Che idea si è fatto rispetto a tutta questa vicenda?
«Capisco lo stato d’animo di Toti, come dei partiti che lo sostengono. Nel 1996, quando ero ministro, proprio in Liguria, per un’intercettazione in cui si diceva “quei due mi hanno sbancato”. (solo dopo si è scoperto che la parola utilizzata era sbiancato) fui raggiunto da un avviso di garanzia. Il clamore mediatico fu incredibile. Per rispetto delle istituzioni, pur essendo amareggiato, fui costretto a dimettermi. Parliamo, quindi, di un calvario che ho vissuto sulla mia pelle. Oltre a essere magistrato, ho rivestito tutti i ruoli previsti dal primo capitolo del codice di procedura penale».

 

 

Quale conclusione, quindi, si sente di trarre?
«Sbaglia chi racconta le vicende processuali, mettendosi nei panni di una parte. La questione è più complessa. La domanda che dovremmo porci è: fino a che punto tutto ciò che avviene prima della condanna deve essere considerato rilevante?».

In questo caso, però, parliamo di finanziamento illecito ai partiti...
«Non c’è niente di più ipocrito, ingenuo, scollegato dalla realtà che pensare che il sistema delle imprese finanzia il politico per un ideale. I partiti si comportano come la Chiesa. Effettuano una donazione perché hanno ricevuto una grazia o perché vogliono guadagnarsi il paradiso. Ciò accade perché ogni movimento politico ha un progetto, che, senza dubbio, ha delle conseguenze sul piano economico. È pur vero che ogni finanziamento è lecito quando viene dichiarato, ma è altrettanto vero che in questo modo si può raggiungere più di qualche escamotage per raggiungere fini illeciti. Siamo di fronte a un’ipocrisia legislativa di fondo. È impossibile che chi svolga una funzione pubblica, prima o poi, non incorra in un atto che fa l’interesse di una specifica persona o di un’impresa».

 

 

Come risolvere il problema?
«Occorre rivedere quanto prima il sistema di finanziamento ai partiti, con una nuova legge. Superando le mazzette e lo dice chi le ha combattute, purtroppo, non si è risolto affatto il problema».

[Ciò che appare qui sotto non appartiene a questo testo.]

`src/rtl/pri_res_pkg.sv`:
```
package pri_res_pkg;
  typedef enum logic [2:0] {
    OP_NOP          = 3'd0,
    OP_EOI_HI       = 3'd1,
    OP_EOI_HI_ROT   = 3'd2,
    OP_EOI_LINE     = 3'd3,
    OP_EOI_LINE_ROT = 3'd4,
    OP_SET_TOP      = 3'd5
  } pri_op_e;
endpackage

```
`src/rtl/rot_pri_enc.sv`:
```
module rot_pri_enc #(
  parameter int N  = 8,
  parameter int OW = 3,
  parameter int LW = 4
) (
  input  logic [N-1:0]  bits,
  input  logic [OW-1:0] offset,
  output logic          found,
  output logic [LW-1:0] level,
  output logic [OW-1:0] line
);
  localparam int SW = OW + 1;

  logic [N-1:0] rot;

  for (genvar p = 0; p < N; p++) begin : g_rot
    logic [SW-1:0] sum;
    always_comb begin
      sum = SW'(p) + {1'b0, offset};
      if (sum >= SW'(N)) sum = sum - SW'(N);
      rot[p] = bits[sum[OW-1:0]];
    end
  end

  always_comb begin
    level = LW'(N);
    for (int i = N - 1; i >= 0; i--) begin
      if (rot[i]) level = LW'(i);
    end
  end

  assign found = |bits;

  logic [SW-1:0] lsum;
  always_comb begin
    lsum = {1'b0, level[OW-1:0]} + {1'b0, offset};
    if (lsum >= SW'(N)) lsum = lsum - SW'(N);
    line = lsum[OW-1:0];
  end
endmodule

```
`src/rtl/pri_winner.sv`:
```
module pri_winner #(
  parameter int N         = 8,
  parameter int OW        = 3,
  parameter int LW        = 4,
  parameter bit IS_MASTER = 1'b1,
  parameter int CASC_LINE = 2
) (
  input  logic [N-1:0]  req_bits,
  input  logic [N-1:0]  mask_bits,
  input  logic [N-1:0]  isr_bits,
  input  logic [OW-1:0] offset,
  input  logic          spec_mask,
  input  logic          spec_nest,
  output logic          win_valid_n,
  output logic [OW-1:0] win_line_n
);
  logic [N-1:0]  cand;
  logic [N-1:0]  counted;
  logic [N-1:0]  nest_ign;
  logic          req_found, cur_found;
  logic [LW-1:0] req_lvl, cur_lvl;
  logic [OW-1:0] cur_line;

  if (IS_MASTER) begin : g_master
    assign nest_ign = spec_nest ? (N'(1) << CASC_LINE) : '0;
  end else begin : g_slave
    logic unused_nest;
    assign unused_nest = spec_nest;
    assign nest_ign    = '0;
  end

  assign cand    = req_bits & ~mask_bits;
  assign counted = isr_bits & ~(spec_mask ? mask_bits : '0) & ~nest_ign;

  rot_pri_enc #(.N(N), .OW(OW), .LW(LW)) u_req_enc (
    .bits(cand), .offset(offset), .found(req_found),
    .level(req_lvl), .line(win_line_n)
  );

  rot_pri_enc #(.N(N), .OW(OW), .LW(LW)) u_cur_enc (
    .bits(counted), .offset(offset), .found(cur_found),
    .level(cur_lvl), .line(cur_line)
  );

  logic unused_cur;
  assign unused_cur = cur_found ^ (|cur_line);

  assign win_valid_n = req_found && (req_lvl < cur_lvl);
endmodule

```
`src/rtl/pri_isr_ctrl.sv`:
```
module pri_isr_ctrl
  import pri_res_pkg::*;
#(
  parameter int N  = 8,
  parameter int OW = 3,
  parameter int LW = 4
) (
  input  logic          clk,
  input  logic          rst,
  input  logic          cmd_valid,
  input  logic [2:0]    cmd_op,
  input  logic [OW-1:0] cmd_line,
  input  logic          ack,
  input  logic          auto_eoi,
  input  logic          rot_aeoi,
  input  logic          win_valid_n,
  input  logic [OW-1:0] win_line_n,
  output logic [N-1:0]  isr_q,
  output logic [OW-1:0] off_q
);
  logic          hi_found;
  logic [LW-1:0] hi_lvl;
  logic [OW-1:0] hi_line;

  rot_pri_enc #(.N(N), .OW(OW), .LW(LW)) u_hi_enc (
    .bits(isr_q), .offset(off_q), .found(hi_found),
    .level(hi_lvl), .line(hi_line)
  );

  logic unused_lvl;
  assign unused_lvl = |hi_lvl;

  function automatic logic [OW-1:0] next_line(input logic [OW-1:0] x);
    return (x == OW'(N - 1)) ? '0 : x + 1'b1;
  endfunction

  always_ff @(posedge clk) begin
    if (rst) begin
      isr_q <= '0;
      off_q <= '0;
    end else if (cmd_valid) begin
      case (cmd_op)
        OP_EOI_HI, OP_EOI_HI_ROT: begin
          if (hi_found) begin
            isr_q[hi_line] <= 1'b0;
            if (cmd_op == OP_EOI_HI_ROT) off_q <= next_line(hi_line);
          end
        end
        OP_EOI_LINE, OP_EOI_LINE_ROT: begin
          isr_q[cmd_line] <= 1'b0;
          if (cmd_op == OP_EOI_LINE_ROT) off_q <= next_line(cmd_line);
        end
        OP_SET_TOP: off_q <= next_line(cmd_line);
        default: ;
      endcase
    end else if (ack && win_valid_n) begin
      if (auto_eoi) begin
        if (rot_aeoi) off_q <= next_line(win_line_n);
      end else begin
        isr_q[win_line_n] <= 1'b1;
      end
    end
  end

  assert_ack_sets_isr_R10: assert property (@(posedge clk) disable iff (rst)
    (ack && !cmd_valid && !auto_eoi && win_valid_n) |=> isr_q[$past(win_line_n)]);

  assert_aeoi_keeps_isr_R11: assert property (@(posedge clk) disable iff (rst)
    (ack && !cmd_valid && auto_eoi) |=> (isr_q == $past(isr_q)));

  assert_line_eoi_clears_R8: assert property (@(posedge clk) disable iff (rst)
    (cmd_valid && (cmd_op == OP_EOI_LINE || cmd_op == OP_EOI_LINE_ROT))
    |=> !isr_q[$past(cmd_line)]);

  assert_empty_eoi_stable_R12: assert property (@(posedge clk) disable iff (rst)
    (cmd_valid && (cmd_op == OP_EOI_HI || cmd_op == OP_EOI_HI_ROT) && isr_q == '0)
    |=> (isr_q == '0 && $stable(off_q)));
endmodule

```
`src/rtl/pri_resolver.sv`:
```
module pri_resolver #(
  parameter int N         = 8,
  parameter bit IS_MASTER = 1'b1,
  parameter int CASC_LINE = 2,
  localparam int OW       = (N > 1) ? $clog2(N) : 1,
  localparam int LW       = $clog2(N + 1)
) (
  input  logic          clk,
  input  logic          rst,
  input  logic [N-1:0]  req_bits,
  input  logic [N-1:0]  mask_bits,
  input  logic          spec_mask,
  input  logic          spec_nest,
  input  logic          auto_eoi,
  input  logic          rot_aeoi,
  input  logic          ack,
  input  logic          cmd_valid,
  input  logic [2:0]    cmd_op,
  input  logic [OW-1:0] cmd_line,
  output logic          win_valid,
  output logic [OW-1:0] win_line,
  output logic          int_out,
  output logic [N-1:0]  isr_bits,
  output logic [OW-1:0] rot_offset
);
  logic          win_valid_n;
  logic [OW-1:0] win_line_n;
  logic [N-1:0]  isr_q;
  logic [OW-1:0] off_q;

  pri_winner #(.N(N), .OW(OW), .LW(LW), .IS_MASTER(IS_MASTER),
               .CASC_LINE(CASC_LINE)) u_winner (
    .req_bits(req_bits), .mask_bits(mask_bits), .isr_bits(isr_q),
    .offset(off_q), .spec_mask(spec_mask), .spec_nest(spec_nest),
    .win_valid_n(win_valid_n), .win_line_n(win_line_n)
  );

  pri_isr_ctrl #(.N(N), .OW(OW), .LW(LW)) u_isr (
    .clk(clk), .rst(rst), .cmd_valid(cmd_valid), .cmd_op(cmd_op),
    .cmd_line(cmd_line), .ack(ack), .auto_eoi(auto_eoi),
    .rot_aeoi(rot_aeoi), .win_valid_n(win_valid_n),
    .win_line_n(win_line_n), .isr_q(isr_q), .off_q(off_q)
  );

  always_ff @(posedge clk) begin
    if (rst) begin
      win_valid <= 1'b0;
      win_line  <= '0;
      int_out   <= 1'b0;
    end else begin
      win_valid <= win_valid_n;
      win_line  <= win_valid_n ? win_line_n : '0;
      int_out   <= win_valid_n;
    end
  end

  assign isr_bits   = isr_q;
  assign rot_offset = off_q;

  logic [N-1:0] cand_chk;
  assign cand_chk = req_bits & ~mask_bits;

  assert_winner_unmasked_R3: assert property (@(posedge clk) disable iff (rst)
    win_valid_n |-> cand_chk[win_line_n]);

  assert_int_registered_R13: assert property (@(posedge clk) disable iff (rst)
    $rose(int_out) |-> $past(win_valid_n));
endmodule

```
`config.mk`:
```
export PLATFORM = sky130hd
export DESIGN_NAME = pri_resolver
export DESIGN_NICKNAME = d
export VERILOG_FILES = /design/src/rtl/pri_res_pkg.sv /design/src/rtl/rot_pri_enc.sv /design/src/rtl/pri_winner.sv /design/src/rtl/pri_isr_ctrl.sv /design/src/rtl/pri_resolver.sv
export SDC_FILE = /design/constraint.sdc
export NUM_CORES = 1
export LEC_CHECK = 0
export BUFFER_PORTS_ARGS = -buffer_cell sky130_fd_sc_hd__buf_2
export CAP_MARGIN = 20
export CORE_MARGIN = 2
export CORE_UTILIZATION = 53
export CTS_BUF_LIST = sky130_fd_sc_hd__clkbuf_4
export CTS_CLUSTER_DIAMETER = 200
export CTS_CLUSTER_SIZE = 20
export DETAILED_ROUTE_END_ITERATION = 6
export PLACE_DENSITY_LB_ADDON = 0.08
export SYNTH_ARGS = -nofsm -noshare
export SYNTH_HDL_FRONTEND = slang
export SYNTH_SLANG_ARGS = --single-unit
```
`constraint.sdc`:
```
create_clock -name clk -period 4.2 [get_ports clk]
set_input_delay 0.42 -clock clk [delete_from_list [all_inputs] [get_ports clk]]
set_output_delay 0.42 -clock clk [all_outputs]
set_load 0.05 [all_outputs]
```
==> results of run 1 <==
[area by class of cell]
cell class	count	area, sq um	area share
multi-input cells	266	2310	0.745
repair buffers	56	324	0.104
flip-flops and latches	15	304	0.0979
well taps	67	83.8	0.0270
inverters	13	48.8	0.0157
clock buffers	4	30.0	0.00967
[layer usage]
layer | up-vias | GRT usage | share of wire
met2 | 132 | 0.474 | 0.49
met4 | 0 | 0.0760 | 0.023
met5 | - | 0 | 0
li1 | 1283 | - | -
met3 | 15 | 0.0251 | 0.071
met1 | 1318 | 0.353 | 0.42
[registers in the layout, summed over array words and instances (netlist names)]
signal and count:
u_isr.isr_q 8, u_isr.off_q 3, win_line 3, int_out 1
[path summary, 6_finish.rpt]
check,start,endpoint,slack (ns),cells after the start
max,u_isr.off_q[0],u_isr.isr_q[0],0.22,15
min,rst,u_isr.off_q[1],0.46,2
min reg2reg,u_isr.isr_q[5],u_isr.isr_q[5],0.68,2
max reg2reg,u_isr.off_q[0],u_isr.isr_q[0],0.22,15
[layout by cell type, fill, tap and decap left out, types with 3 or more instances in the layout]
cell type	Yosys	layout
sky130_fd_sc_hd__a2111oi_1	3	3
sky130_fd_sc_hd__a21boi_0	9	9
sky130_fd_sc_hd__a21oi_1	10	9
sky130_fd_sc_hd__a31oi_1	6	6
sky130_fd_sc_hd__and2_1	4	4
sky130_fd_sc_hd__and3_1	3	3
sky130_fd_sc_hd__and4b_1	3	3
sky130_fd_sc_hd__buf_2	7	45
sky130_fd_sc_hd__buf_4	2	9
sky130_fd_sc_hd__clkbuf_4	0	4
sky130_fd_sc_hd__dfxtp_1	15	12
sky130_fd_sc_hd__dfxtp_2	0	3
sky130_fd_sc_hd__ha_1	11	9
sky130_fd_sc_hd__inv_1	11	11
sky130_fd_sc_hd__mux2_2	5	5
sky130_fd_sc_hd__mux2i_1	19	19
sky130_fd_sc_hd__mux4_2	19	19
sky130_fd_sc_hd__nand2_1	18	18
sky130_fd_sc_hd__nand2b_1	17	17
sky130_fd_sc_hd__nand3_1	6	6
sky130_fd_sc_hd__nand3b_1	5	5
sky130_fd_sc_hd__nor2_1	27	26
sky130_fd_sc_hd__nor2b_1	4	4
sky130_fd_sc_hd__nor3_1	13	12
sky130_fd_sc_hd__nor4_1	5	3
sky130_fd_sc_hd__nor4bb_1	4	4
sky130_fd_sc_hd__o211ai_1	5	5
sky130_fd_sc_hd__o21a_1	6	6
sky130_fd_sc_hd__o21ai_0	10	10
sky130_fd_sc_hd__o21ai_1	3	3
sky130_fd_sc_hd__o32ai_1	4	4
sky130_fd_sc_hd__or2_2	4	4
sky130_fd_sc_hd__xnor2_1	4	3
sky130_fd_sc_hd__xnor2_4	2	4
sky130_fd_sc_hd__xor2_1	4	3
[power by group]
part           switching (W)  internal (W)   total, W
registers          0.0000615      0.000185   0.000247
clock network      0.0000494     0.0000435  0.0000928
logic                0.00126      0.000908    0.00217
[critical path, cell delays in order (launching register included)]
cell and delay (ns):
sky130_fd_sc_hd__dfxtp_2 0.37, sky130_fd_sc_hd__buf_12 0.22, sky130_fd_sc_hd__ha_2 0.26, sky130_fd_sc_hd__xor2_2 0.25, sky130_fd_sc_hd__mux4_2 0.54, sky130_fd_sc_hd__a21oi_1 0.17, sky130_fd_sc_hd__nor2_2 0.09, sky130_fd_sc_hd__inv_1 0.07
sky130_fd_sc_hd__ha_1 0.13, sky130_fd_sc_hd__inv_1 0.05, sky130_fd_sc_hd__fa_1 0.57, sky130_fd_sc_hd__inv_1 0.08, sky130_fd_sc_hd__or3_1 0.40, sky130_fd_sc_hd__and2b_1 0.23, sky130_fd_sc_hd__a31oi_1 0.12, sky130_fd_sc_hd__a2111oi_2 0.32
[cell families (layout without fill, tap and decap cells)]
family | count (synthesis) | count (layout)
and+or+nand+nor | 121 | 121
adders and majority gates | 13 | 13
xor gates and xnor gates | 11 | 11
buffers and inverters | 29 | 73
muxes | 44 | 44
DFF | 15 | 15
AOI/OAI and AO/OA | 77 | 77
[per-stage QoR]
step	hold WS [ns]	utilization	setup slack, ns
4_1_cts	0.460	0.632	0.0599
5_1_grt	0.486	0.644	-0.00214
3_3_place_gp	0.650	0.626	0.168
6_report	0.465	0.644	0.220
2_1_floorplan	0.489	-	-0.0207
3_5_place_dp	0.658	0.626	0.124
==> flow_metrics.py, run 1 <==
metrics = {
    "worst_setup_path": {
        "timing.critical_path.arrival_ns": 4.17,
        "critPathKind": "flip-flop to flip-flop",
        "worstPathRequired_ns": 4.39,
        "cp_max_fo": 40,
        "critical_path.endpoint_type": "flip-flop",
        "worst_setup_path_start_kind": "flip-flop",
    },
    "power_and_ir_drop": {
        "power.density_cell_area_mw_per_mm2": 808,
        "post-layout-total-power_w": 0.00251,
        "p_leak_nw": 1.25,
        "vdd_ir_drop_max_mv": 0.556,
    },
    "routing": {
        "detail_route.vias_per_cell": 6.53,
        "postRouteAntennaNets": 0,
        "route.vias.total": 2748,
        "wirelength_mm": 7.59,
        "drc": 0,
        "drtPass1Iterations": 5,
        "drtIter0Drc": 234,
        "route.detailed.wl_per_inst_microns": 18.0,
    },
    "global_routing": {
        "gr-total-overflow": 0,
        "first_pass_grt_wire_length_mm": 11.8,
        "grt_pass1_vias": 2502,
        "maximum_number_of_pins_on_one_net_before_global_route_repair": 41,
        "groute.usage.overall": 0.269,
        "antenna_found_initial": 0,
    },
    "clocking": {
        "ctsHoldBuffers": 0,
        "numCtsBuffers": 3,
        "postCtsSetupRepairBufs": 0,
        "clkSlewWorstSetupHoldPaths_ns": 0.09,
        "htreeDepth": 1,
        "root_buffer": "sky130_fd_sc_hd__clkbuf_4",
        "clkLatencyLatePin_ns": 0.29,
        "cts_resized": 0,
        "cts_max_path_buffers": 2,
        "clock_sinks": 15,
        "cts_tree": "yes",
    },
    "timing": {
        "clock-skew-final_ns": 0.00309,
        "hold_viol": 0,
        "clock.fmax_ghz": 0.251,
        "final_period_minus_worst_setup_slack_ns": 3.98,
        "timing.max_slew.rel_slack": 0.712,
        "timing.final.crit_share": 0.948,
        "tightestPinTransition_ns": 0.420,
        "finalMaxSlewViolations": 0,
        "final-setup-viol-count": 0,
        "setup-tns-final_ns": 0,
    },
    "yosys": {
        "ys_async_sr_fraction": 0,
        "dominant_combinational_cell_family_by_area_after_synthesis": "multiplexers",
        "synth_nets": 353,
        "ys_dominant_reg_cell": "sky130_fd_sc_hd__dfxtp_1",
        "synthDominantCellAreaShare": 0.159,
        "edff_count_synth": 0,
        "per_instance_average_area_after_synthesis_sq_um": 8.69,
        "netlist_top_cells_area": "sky130_fd_sc_hd__mux4_2 (16%), sky130_fd_sc_hd__dfxtp_1 (11%), sky130_fd_sc_hd__mux2i_1 (7.1%)",
        "synth_xor_xnor_area_share": 0.0525,
        "post-synth-top-area-cell": "sky130_fd_sc_hd__mux4_2",
        "synth_simple_gate_area_share": 0.248,
        "synth-compound-area-share": 0.210,
        "synthesis.instances": 310,
        "mappedNetlistArea_sq_mm": 0.00269,
        "synth.lib_cells_used.distinct": 65,
        "synth-seq-area-share": 0.111,
        "muxShareOfSynthArea": 0.256,
        "yosys_warnings": 0,
        "post-synth-top-count-cell": "sky130_fd_sc_hd__nor2_1",
        "synth.ff_latch_count": 15,
        "synth_common_cells": "sky130_fd_sc_hd__nor2_1 (27), sky130_fd_sc_hd__mux2i_1 (19), sky130_fd_sc_hd__mux4_2 (19)",
        "synth-adder-area-share": 0.0660,
    },
    "cells_and_area": {
        "antenna_cells": 0,
        "postLayoutCellArea_sq_mm": 0.00310,
        "layoutNonFillerInstCount": 421,
        "final_layout_size_suffix_gt1_frac": 0.319,
        "area_growth_syn_to_fin_pct": 15.2,
        "fillerInstances": 448,
        "final_net_count": 398,
    },
    "placed_design": {
        "routability_congestion_estimate_from_global_placement": 0.898,
        "place_hpwl_mm": 5.81,
        "cell_area_placed_sq_mm": 0.00302,
        "total_of_buffers_placed_on_input_and_output_ports": 45,
        "placed_cells": 417,
    },
    "die": {
        "ios": 46,
        "floorplan.core_area_sq_mm": 0.00482,
        "overall_die_width_microns": 75.3,
        "rows": 25,
        "floorplan.die_area_sq_mm": 0.00567,
        "initial_utilization": 0.559,
        "die_h_microns": 75.3,
    },
    "flow_run": {
        "maxCapViolations": 0,
    },
    "hold_path": {
        "hold_path_class": "input port to flip-flop",
    },
    "run_status": {
        "status": "finished clean",
    },
}
Power figures use the tool's default switching activity.
==> run 2, diff against run 1 <==
ABC_AREA = 1   (was unset)
SETUP_SLACK_MARGIN = 0.4   (was unset)
==> run 2 against run 1 <==
Net effect:
- first-iteration DRC count is 1.7% higher
- highest routed layer unchanged
- setup slack better by 0.48 ns
- sequential share of layout area is 0.47 points higher
==> flow_metrics.py, run 2 <==
metrics = {
    "global_routing": {
        "groute.usage.overall": 0.288,
        "grt_pass1_vias": 2815,
        "maximum_number_of_pins_on_one_net_before_global_route_repair": 33,
        "antenna_found_initial": 0,
        "gr-total-overflow": 0,
        "first_pass_grt_wire_length_mm": 12.5,
    },
    "yosys": {
        "synth_common_cells": "sky130_fd_sc_hd__nand2_1 (133), sky130_fd_sc_hd__nand3_1 (81), sky130_fd_sc_hd__inv_1 (58)",
        "edff_count_synth": 0,
        "synth-seq-area-share": 0.114,
        "synthesis.instances": 468,
        "per_instance_average_area_after_synthesis_sq_um": 5.62,
        "synth.ff_latch_count": 15,
        "synthDominantCellAreaShare": 0.190,
        "ys_async_sr_fraction": 0,
        "ys_dominant_reg_cell": "sky130_fd_sc_hd__dfxtp_1",
        "yosys_warnings": 0,
        "synth_nets": 511,
        "synth.lib_cells_used.distinct": 44,
        "mappedNetlistArea_sq_mm": 0.00263,
        "netlist_top_cells_area": "sky130_fd_sc_hd__nand2_1 (19%), sky130_fd_sc_hd__nand3_1 (15%), sky130_fd_sc_hd__dfxtp_1 (11%)",
        "post-synth-top-count-cell": "sky130_fd_sc_hd__nand2_1",
        "post-synth-top-area-cell": "sky130_fd_sc_hd__nand2_1",
    },
    "worst_setup_path": {
        "timing.critical_path.slowest_cell_delay_ns": 0.50,
        "critPathKind": "flip-flop to flip-flop",
        "path_cells": "xnor2_2 -> inv_2 -> nand2_1 -> a21boi_1 -> inv_1 -> a21oi_1 -> o21ai_0 -> nand2_1 -> a21oi_1 -> ha_1 -> fa_1 -> xor2_1 -> inv_1 -> nand4_1 -> nand2_2 -> nor2_2 -> nand2_1 -> nand2_1 -> nand2_1 -> nand2_1 -> nand3_1 -> nand2_1 -> nor2_2",
        "timing.critical_path.slowest_stage_cell": "sky130_fd_sc_hd__xnor2_2",
        "timing.critical_path.arrival_ns": 3.71,
        "worst_setup_path_start_kind": "flip-flop",
        "critical_path.endpoint_type": "flip-flop",
        "cp_max_fo": 9,
        "cpMostUsedCell": "sky130_fd_sc_hd__nand2_1",
        "worstPathRequired_ns": 4.41,
    },
    "cells_and_area": {
        "final_layout_size_suffix_gt1_frac": 0.185,
        "final_common_cell": "sky130_fd_sc_hd__nand2_1",
        "final_net_count": 557,
        "fillerInstances": 519,
        "layout.cells.most_common_list": "sky130_fd_sc_hd__nand2_1 (133), sky130_fd_sc_hd__nand3_1 (81), sky130_fd_sc_hd__inv_1 (57)",
        "regArea_sq_um": 305,
        "largest-register": "u_isr.isr_q",
        "antenna_cells": 0,
        "area_growth_syn_to_fin_pct": 13.0,
        "largest_register_ff_count": 8,
        "area_taken_by_multi_input_logic_gates_sq_mm": 0.00199,
        "layoutNonFillerInstCount": 580,
        "largestRegisters": "u_isr.isr_q (8), u_isr.off_q (3), win_line (3)",
    },
    "timing": {
        "timing.hold.ws_ns": 0.507,
        "timing.final.crit_share": 0.834,
        "hold_viol": 0,
        "timing.max_slew.rel_slack": 0.660,
        "final-setup-viol-count": 0,
        "final_period_minus_worst_setup_slack_ns": 3.50,
        "tightestPinTransition_ns": 0.509,
        "clock.fmax_ghz": 0.285,
        "finalMaxSlewViolations": 0,
        "setup-tns-final_ns": 0,
        "rsz0062_at_grt": "false",
        "clock-skew-final_ns": 0.00319,
        "worst_slack_ns": 0.696,
    },
    "placed_design": {
        "routability_congestion_estimate_from_global_placement": 0.986,
        "place_hpwl_mm": 6.17,
        "dp_slack_ns": 0.445,
        "total_of_buffers_placed_on_input_and_output_ports": 45,
        "placed_cells": 568,
    },
    "die": {
        "floorplan.core_area_sq_mm": 0.00475,
        "die_h_microns": 74.4,
        "ios": 46,
        "rows": 25,
        "overall_die_width_microns": 74.4,
        "initial_utilization": 0.553,
        "floorplan.die_area_sq_mm": 0.00554,
    },
    "clocking": {
        "root_buffer": "sky130_fd_sc_hd__clkbuf_4",
        "cts_max_path_buffers": 2,
        "clkSlewWorstSetupHoldPaths_ns": 0.10,
        "htreeDepth": 1,
        "ctsHoldBuffers": 0,
        "cts_tree": "yes",
        "numCtsBuffers": 3,
        "clock_sinks": 15,
        "clkLatencyLatePin_ns": 0.30,
    },
    "flow_run": {
        "maxCapViolations": 0,
    },
    "routing": {
        "drtIter0Drc": 238,
        "drtPass1Iterations": 5,
        "wirelength_mm": 7.73,
        "route.vias.total": 3136,
        "route.detailed.wl_per_inst_microns": 13.3,
        "detail_route.vias_per_cell": 5.41,
        "postRouteAntennaNets": 0,
        "drc": 0,
    },
    "hold_path": {
        "hold_path_class": "input port to flip-flop",
    },
    "run_status": {
        "status": "finished clean",
    },
}
## run 2: worst max-delay path, delay by kind of cell (launching register included)
family                     cells  cell delay [ns]
AOI/OAI and AO/OA              4             0.49
buffers and inverters          3             0.24
and+or+nand+nor               12             0.96
adders and majority gates      2             0.56
DFF                            1             0.48
xor gates and xnor gates       2             0.69
## run 2: logic make-up after synthesis
family	share of synthesized area
compound gates	0.153
xor+xnor	0.0328
fa+ha+maj	0.0676
buf+inv	0.139
flops	0.114
mux	0.0114
simple gates	0.482
## run 2: layout make-up
cell class                 count  share of cell area
tap                           67              0.0282
inverter                      63              0.0833
clock buffer                   3             0.00758
sequential                    15               0.103
multi-input combinational    374               0.669
timing repair inverter         1             0.00253
timing repair buffer          56               0.105
clock inverter                 1             0.00168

Sul piano giudiziario, nella vicenda Toti, il reato, intanto, è stato commesso...
«Attenderei l’esito finale del processo per capire, se nel caso specifico, sia stato commesso un reato. Non conosco le carte e non mi affido alle sintesi interessate».

Toti, nel frattempo, doveva dimettersi o no?
«Sul piano ideale la politica dovrebbe continuare il suo corso fino a quando una persona può essere considerata innocente. Allo stesso modo, ritengo che il peso e la responsabilità verso le istituzioni, che comunque devono andare avanti, non possano subire le conseguenze di una tragedia personale o di un eventuale errore. Questa decisione nobilita Toti che, col suo gesto, ha evitato un danno superiore a quello per cui sta patendo».

Stiamo parlando, comunque, di un presidente che nella sua Regione, ha operato bene...
«Se dovessimo stabilire che sia preclusa la possibilità di arrestare un politico solo perché lavora bene è incostituzionale. In questo modo, si cristallizza solo uno scontro tra magistratura e politica, che non ha alcuna ragione di esistere».

Tale vicenda riapre il dibattito sulla riforma della giustizia. A che punto siamo?
«A metà dell’opera. Detto ciò, non si può dire che è tutto sbagliato. Avere un pregiudizio a monte verso chi cerca di cambiare, è una strada di non ritorno. Mi dispiace vedere un organismo come l’Anm sfruttare la sua credibilità per dire che tutto quello che fa l’attuale governo è sbagliato. Sarebbe opportuno, al contrario, discutere in merito ai singoli provvedimenti. Ad esempio sbaglia o è prevenuto chi sostiene che togliendo l’abuso d’ufficio si elimina un’arma per combattere l’illegalità».